====== DATA RECORDS

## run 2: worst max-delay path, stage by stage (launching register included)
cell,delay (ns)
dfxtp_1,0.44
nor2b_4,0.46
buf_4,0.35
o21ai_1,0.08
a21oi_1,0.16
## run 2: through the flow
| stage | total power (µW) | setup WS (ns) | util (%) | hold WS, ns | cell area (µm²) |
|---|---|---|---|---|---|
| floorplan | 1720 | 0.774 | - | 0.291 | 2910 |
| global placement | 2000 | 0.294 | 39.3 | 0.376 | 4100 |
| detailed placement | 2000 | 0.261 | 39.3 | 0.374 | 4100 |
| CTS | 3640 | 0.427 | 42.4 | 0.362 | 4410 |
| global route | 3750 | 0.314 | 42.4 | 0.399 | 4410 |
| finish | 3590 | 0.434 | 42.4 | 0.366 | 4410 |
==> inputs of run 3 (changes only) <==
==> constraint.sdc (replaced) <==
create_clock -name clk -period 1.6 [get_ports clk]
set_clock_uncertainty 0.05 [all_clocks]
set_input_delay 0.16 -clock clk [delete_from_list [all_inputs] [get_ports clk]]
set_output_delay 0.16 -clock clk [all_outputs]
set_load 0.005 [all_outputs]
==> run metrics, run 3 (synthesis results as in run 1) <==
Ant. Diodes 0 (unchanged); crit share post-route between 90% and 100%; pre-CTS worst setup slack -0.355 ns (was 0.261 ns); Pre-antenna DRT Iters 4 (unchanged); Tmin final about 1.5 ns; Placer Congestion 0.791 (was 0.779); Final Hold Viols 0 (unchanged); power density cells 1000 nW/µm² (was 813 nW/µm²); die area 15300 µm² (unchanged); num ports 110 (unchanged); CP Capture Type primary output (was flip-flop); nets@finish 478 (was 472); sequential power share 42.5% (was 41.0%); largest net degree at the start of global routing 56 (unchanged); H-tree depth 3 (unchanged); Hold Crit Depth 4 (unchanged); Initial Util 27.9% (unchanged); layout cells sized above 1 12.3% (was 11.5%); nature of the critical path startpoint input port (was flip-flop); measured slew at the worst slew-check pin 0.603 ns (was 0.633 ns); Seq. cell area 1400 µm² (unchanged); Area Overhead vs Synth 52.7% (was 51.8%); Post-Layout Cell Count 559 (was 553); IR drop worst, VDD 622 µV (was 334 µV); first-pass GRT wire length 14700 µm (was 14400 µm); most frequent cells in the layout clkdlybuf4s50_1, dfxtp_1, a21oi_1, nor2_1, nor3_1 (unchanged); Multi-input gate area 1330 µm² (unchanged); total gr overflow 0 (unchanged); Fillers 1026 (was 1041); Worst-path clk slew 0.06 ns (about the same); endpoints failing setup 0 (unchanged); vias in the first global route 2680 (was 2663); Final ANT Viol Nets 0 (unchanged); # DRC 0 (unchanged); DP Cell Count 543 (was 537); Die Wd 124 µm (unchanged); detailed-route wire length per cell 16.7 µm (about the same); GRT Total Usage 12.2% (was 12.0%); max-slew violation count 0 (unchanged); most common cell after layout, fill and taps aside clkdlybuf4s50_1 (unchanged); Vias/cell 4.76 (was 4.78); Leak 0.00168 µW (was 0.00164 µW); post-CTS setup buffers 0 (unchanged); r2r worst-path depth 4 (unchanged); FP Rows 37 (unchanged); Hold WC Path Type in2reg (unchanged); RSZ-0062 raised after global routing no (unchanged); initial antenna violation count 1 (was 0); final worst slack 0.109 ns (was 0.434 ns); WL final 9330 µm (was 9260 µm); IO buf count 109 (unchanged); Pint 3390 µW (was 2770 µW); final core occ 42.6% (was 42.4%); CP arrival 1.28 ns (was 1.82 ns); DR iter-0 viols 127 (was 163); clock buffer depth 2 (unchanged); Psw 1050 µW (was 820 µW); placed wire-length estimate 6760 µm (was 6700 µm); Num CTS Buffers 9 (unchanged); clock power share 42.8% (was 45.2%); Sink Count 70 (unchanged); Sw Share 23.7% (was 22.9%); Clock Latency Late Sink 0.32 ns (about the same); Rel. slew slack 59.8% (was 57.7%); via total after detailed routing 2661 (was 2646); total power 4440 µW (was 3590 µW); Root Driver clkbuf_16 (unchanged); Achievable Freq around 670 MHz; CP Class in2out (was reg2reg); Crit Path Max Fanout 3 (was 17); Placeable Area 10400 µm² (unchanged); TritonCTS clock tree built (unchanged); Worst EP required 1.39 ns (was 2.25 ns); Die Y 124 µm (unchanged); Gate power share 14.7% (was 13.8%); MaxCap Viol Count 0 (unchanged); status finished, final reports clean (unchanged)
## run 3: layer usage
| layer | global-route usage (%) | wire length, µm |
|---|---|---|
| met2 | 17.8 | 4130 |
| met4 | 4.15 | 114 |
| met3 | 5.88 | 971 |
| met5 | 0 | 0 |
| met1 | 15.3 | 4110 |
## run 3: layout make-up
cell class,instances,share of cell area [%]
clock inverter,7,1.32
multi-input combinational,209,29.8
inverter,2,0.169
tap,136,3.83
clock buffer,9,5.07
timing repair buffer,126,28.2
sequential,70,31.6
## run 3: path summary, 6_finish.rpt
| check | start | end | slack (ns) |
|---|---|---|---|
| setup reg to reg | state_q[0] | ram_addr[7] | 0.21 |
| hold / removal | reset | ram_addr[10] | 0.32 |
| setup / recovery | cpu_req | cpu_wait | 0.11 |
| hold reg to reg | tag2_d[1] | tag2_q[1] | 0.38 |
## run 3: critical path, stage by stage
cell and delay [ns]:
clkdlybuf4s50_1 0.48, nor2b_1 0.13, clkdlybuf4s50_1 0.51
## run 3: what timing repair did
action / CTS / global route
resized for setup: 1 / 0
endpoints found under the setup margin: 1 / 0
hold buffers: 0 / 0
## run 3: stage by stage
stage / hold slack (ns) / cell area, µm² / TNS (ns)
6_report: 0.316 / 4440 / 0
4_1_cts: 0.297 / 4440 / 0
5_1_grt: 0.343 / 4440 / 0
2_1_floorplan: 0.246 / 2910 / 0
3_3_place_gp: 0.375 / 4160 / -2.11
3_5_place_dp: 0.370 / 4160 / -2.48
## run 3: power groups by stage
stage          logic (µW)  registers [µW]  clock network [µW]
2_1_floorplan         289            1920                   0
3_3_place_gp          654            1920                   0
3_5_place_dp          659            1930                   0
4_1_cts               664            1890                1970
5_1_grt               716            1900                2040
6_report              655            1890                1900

============
====== DATA RECORDS

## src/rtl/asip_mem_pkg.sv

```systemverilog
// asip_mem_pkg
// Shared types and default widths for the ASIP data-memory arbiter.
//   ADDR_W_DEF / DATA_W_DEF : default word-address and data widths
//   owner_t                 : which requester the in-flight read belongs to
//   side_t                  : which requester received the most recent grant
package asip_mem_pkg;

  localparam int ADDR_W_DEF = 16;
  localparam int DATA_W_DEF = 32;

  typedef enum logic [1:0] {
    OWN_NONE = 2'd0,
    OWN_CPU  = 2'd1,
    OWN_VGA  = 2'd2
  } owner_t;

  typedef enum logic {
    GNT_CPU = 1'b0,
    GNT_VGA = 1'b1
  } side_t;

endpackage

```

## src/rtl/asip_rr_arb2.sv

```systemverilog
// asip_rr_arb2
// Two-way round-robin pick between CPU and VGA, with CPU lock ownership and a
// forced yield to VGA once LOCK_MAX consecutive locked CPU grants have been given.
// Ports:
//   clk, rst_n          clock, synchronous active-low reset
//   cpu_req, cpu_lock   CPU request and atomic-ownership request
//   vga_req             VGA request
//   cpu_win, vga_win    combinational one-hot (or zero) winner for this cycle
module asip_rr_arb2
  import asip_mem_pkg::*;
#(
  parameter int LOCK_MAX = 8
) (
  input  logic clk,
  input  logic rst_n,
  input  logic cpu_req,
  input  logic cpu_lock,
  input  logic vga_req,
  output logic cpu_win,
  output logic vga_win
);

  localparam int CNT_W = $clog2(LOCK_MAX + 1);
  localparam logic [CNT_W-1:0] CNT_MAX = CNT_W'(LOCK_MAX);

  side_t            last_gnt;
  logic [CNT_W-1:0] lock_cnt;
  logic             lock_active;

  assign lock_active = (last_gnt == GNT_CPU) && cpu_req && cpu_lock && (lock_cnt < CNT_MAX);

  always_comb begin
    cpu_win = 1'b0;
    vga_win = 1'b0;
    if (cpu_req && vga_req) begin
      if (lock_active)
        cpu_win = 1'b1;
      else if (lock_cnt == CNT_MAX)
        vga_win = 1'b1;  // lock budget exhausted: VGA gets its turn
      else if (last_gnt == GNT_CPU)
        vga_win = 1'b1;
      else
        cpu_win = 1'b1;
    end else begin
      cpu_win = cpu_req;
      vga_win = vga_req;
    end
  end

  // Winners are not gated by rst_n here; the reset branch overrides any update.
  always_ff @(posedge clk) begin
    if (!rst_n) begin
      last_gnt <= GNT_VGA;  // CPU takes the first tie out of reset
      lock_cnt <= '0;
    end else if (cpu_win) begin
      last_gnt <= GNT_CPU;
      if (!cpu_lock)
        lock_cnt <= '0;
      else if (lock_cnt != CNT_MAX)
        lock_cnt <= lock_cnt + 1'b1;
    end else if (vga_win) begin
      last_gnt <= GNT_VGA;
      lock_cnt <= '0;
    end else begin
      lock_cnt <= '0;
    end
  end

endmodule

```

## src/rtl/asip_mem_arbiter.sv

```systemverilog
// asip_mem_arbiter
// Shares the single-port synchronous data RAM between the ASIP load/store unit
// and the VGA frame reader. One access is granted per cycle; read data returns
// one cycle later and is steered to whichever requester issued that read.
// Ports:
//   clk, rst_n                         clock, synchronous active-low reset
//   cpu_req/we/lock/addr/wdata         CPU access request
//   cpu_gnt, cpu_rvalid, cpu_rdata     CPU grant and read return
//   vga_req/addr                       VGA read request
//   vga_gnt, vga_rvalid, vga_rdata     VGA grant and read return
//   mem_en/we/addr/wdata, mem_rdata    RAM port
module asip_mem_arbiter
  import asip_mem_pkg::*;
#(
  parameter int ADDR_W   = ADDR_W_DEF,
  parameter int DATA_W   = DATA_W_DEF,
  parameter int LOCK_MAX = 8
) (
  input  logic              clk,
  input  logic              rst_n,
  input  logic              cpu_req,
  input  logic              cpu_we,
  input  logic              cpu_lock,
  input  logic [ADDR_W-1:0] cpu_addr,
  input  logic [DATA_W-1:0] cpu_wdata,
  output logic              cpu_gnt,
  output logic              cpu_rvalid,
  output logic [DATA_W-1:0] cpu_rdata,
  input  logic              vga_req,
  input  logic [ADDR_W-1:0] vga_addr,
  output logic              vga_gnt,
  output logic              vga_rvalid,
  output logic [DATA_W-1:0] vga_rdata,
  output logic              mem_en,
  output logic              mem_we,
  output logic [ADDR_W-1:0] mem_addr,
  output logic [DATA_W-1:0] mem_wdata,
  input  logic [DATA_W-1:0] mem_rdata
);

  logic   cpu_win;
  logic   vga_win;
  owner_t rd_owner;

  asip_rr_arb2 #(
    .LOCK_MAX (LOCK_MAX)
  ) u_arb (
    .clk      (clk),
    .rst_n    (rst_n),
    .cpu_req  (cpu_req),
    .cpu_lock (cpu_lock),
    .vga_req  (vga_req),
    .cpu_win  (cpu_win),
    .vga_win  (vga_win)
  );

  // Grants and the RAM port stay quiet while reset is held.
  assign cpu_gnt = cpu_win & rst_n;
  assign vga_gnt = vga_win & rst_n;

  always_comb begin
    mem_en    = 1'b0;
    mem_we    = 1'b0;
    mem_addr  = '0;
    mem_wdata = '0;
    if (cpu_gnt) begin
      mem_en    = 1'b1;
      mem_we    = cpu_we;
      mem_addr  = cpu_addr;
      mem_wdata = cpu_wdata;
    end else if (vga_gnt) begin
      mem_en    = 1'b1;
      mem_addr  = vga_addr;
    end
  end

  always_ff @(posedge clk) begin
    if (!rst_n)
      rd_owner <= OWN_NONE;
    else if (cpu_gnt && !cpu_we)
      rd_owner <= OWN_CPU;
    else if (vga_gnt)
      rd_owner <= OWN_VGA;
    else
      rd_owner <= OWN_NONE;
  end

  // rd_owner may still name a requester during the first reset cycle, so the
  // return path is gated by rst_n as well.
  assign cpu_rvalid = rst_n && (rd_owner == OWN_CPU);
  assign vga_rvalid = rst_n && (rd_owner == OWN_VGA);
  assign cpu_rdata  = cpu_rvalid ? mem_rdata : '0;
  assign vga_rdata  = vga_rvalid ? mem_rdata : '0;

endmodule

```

============
====== DATA RECORDS

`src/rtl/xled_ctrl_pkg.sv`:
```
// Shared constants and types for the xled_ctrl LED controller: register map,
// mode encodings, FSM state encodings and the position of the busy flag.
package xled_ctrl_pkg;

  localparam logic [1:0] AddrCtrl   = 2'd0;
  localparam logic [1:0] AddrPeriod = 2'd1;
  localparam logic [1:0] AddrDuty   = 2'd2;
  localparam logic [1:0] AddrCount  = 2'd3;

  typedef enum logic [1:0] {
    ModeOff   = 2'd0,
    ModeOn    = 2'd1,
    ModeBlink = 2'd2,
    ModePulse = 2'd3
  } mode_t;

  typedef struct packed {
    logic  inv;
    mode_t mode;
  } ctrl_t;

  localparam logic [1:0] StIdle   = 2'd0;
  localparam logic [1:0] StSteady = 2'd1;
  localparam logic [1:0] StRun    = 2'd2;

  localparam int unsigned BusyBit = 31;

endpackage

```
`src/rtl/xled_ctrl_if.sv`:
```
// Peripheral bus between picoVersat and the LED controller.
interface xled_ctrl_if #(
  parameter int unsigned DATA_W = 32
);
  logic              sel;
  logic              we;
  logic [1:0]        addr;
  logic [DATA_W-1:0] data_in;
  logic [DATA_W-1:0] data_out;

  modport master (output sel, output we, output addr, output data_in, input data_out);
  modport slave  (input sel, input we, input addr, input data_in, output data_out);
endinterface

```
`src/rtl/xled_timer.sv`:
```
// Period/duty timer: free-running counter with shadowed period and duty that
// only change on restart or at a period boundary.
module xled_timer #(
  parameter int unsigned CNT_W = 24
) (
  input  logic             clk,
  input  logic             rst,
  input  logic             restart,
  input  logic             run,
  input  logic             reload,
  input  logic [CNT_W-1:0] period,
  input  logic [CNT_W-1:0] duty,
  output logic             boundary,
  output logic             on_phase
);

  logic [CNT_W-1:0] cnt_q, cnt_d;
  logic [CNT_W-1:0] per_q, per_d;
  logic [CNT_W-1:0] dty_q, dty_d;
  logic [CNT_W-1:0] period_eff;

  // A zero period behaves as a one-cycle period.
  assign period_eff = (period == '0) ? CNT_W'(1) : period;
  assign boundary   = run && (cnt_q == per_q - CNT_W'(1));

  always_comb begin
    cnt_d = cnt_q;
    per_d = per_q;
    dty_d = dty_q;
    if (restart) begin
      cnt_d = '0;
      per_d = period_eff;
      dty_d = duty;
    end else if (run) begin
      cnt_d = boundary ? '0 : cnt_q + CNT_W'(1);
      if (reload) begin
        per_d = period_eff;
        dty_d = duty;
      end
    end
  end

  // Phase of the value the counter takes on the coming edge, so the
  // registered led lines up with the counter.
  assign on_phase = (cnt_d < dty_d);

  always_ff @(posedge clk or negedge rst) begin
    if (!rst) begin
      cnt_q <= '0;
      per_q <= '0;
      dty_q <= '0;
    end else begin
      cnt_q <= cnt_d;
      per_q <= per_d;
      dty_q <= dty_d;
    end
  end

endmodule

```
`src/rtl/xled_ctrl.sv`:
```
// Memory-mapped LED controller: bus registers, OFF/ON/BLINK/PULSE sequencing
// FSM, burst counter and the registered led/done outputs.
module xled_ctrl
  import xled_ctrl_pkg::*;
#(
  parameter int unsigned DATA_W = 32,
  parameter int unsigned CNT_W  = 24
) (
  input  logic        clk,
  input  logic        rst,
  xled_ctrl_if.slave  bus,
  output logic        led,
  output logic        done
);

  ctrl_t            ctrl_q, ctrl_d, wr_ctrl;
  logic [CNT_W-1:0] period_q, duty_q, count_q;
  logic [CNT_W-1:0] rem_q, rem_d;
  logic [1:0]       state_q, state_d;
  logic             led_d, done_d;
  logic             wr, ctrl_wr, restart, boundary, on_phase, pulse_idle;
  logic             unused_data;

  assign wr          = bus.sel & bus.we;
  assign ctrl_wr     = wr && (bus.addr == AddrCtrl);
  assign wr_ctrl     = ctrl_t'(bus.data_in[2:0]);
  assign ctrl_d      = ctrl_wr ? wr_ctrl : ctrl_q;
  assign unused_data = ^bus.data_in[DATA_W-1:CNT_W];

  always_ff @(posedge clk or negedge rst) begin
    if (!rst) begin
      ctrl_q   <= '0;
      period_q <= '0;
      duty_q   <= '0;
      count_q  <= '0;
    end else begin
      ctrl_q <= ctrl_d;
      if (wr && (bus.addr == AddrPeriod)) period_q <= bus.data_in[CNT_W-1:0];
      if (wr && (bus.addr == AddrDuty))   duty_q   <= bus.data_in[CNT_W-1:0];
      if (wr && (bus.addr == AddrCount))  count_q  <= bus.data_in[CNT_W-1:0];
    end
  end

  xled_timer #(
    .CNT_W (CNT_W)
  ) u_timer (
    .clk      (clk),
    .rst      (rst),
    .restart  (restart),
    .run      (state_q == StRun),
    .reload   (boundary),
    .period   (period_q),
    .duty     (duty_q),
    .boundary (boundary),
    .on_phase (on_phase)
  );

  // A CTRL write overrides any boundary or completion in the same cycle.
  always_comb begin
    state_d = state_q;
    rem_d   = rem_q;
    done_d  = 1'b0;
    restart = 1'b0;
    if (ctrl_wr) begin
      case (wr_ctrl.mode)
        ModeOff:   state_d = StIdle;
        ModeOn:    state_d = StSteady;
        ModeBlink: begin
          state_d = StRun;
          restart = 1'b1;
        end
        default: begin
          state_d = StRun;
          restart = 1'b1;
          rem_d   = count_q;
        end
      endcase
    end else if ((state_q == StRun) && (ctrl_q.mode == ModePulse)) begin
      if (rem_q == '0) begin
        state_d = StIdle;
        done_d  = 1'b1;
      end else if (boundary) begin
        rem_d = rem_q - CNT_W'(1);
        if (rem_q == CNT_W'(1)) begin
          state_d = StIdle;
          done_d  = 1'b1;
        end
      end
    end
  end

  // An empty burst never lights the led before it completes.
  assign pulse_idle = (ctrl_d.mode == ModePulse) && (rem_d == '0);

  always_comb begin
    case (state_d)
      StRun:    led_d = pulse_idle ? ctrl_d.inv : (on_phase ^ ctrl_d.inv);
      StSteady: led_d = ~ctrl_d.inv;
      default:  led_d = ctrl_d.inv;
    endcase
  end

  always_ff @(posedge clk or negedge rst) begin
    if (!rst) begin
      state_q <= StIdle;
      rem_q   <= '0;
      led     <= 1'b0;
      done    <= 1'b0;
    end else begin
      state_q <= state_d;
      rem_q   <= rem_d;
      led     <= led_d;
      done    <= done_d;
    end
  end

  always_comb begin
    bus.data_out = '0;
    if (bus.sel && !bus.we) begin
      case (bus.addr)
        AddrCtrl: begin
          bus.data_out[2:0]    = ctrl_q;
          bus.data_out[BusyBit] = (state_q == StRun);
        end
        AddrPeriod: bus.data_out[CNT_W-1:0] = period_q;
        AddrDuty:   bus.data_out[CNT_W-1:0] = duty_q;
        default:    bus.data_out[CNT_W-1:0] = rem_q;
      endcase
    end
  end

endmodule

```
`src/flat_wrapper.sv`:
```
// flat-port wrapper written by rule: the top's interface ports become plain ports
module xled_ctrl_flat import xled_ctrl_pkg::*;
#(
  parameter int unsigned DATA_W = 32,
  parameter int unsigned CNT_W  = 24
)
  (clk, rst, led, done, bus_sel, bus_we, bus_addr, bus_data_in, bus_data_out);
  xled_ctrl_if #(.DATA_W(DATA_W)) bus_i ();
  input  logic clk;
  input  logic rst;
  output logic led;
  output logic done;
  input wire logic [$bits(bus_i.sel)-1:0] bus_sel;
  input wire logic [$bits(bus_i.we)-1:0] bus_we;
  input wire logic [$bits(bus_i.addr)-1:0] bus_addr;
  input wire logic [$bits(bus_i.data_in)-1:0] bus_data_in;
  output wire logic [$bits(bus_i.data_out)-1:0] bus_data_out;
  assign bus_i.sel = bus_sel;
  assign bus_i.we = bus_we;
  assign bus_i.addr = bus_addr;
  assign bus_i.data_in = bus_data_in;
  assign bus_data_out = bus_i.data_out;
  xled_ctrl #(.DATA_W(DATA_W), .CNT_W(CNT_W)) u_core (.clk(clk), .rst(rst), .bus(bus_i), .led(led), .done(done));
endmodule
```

============

DIRECTIONS FOR THIS TASK →
For this exercise, output exactly the lines above from the line with "create_clock -name clk" to the line with "run metrics, run", counting both, and leave out the rest.

WRITTEN ANSWER →
create_clock -name clk -period 1.6 [get_ports clk]
set_clock_uncertainty 0.05 [all_clocks]
set_input_delay 0.16 -clock clk [delete_from_list [all_inputs] [get_ports clk]]
set_output_delay 0.16 -clock clk [all_outputs]
set_load 0.005 [all_outputs]
==> run metrics, run 3 (synthesis results as in run 1) <==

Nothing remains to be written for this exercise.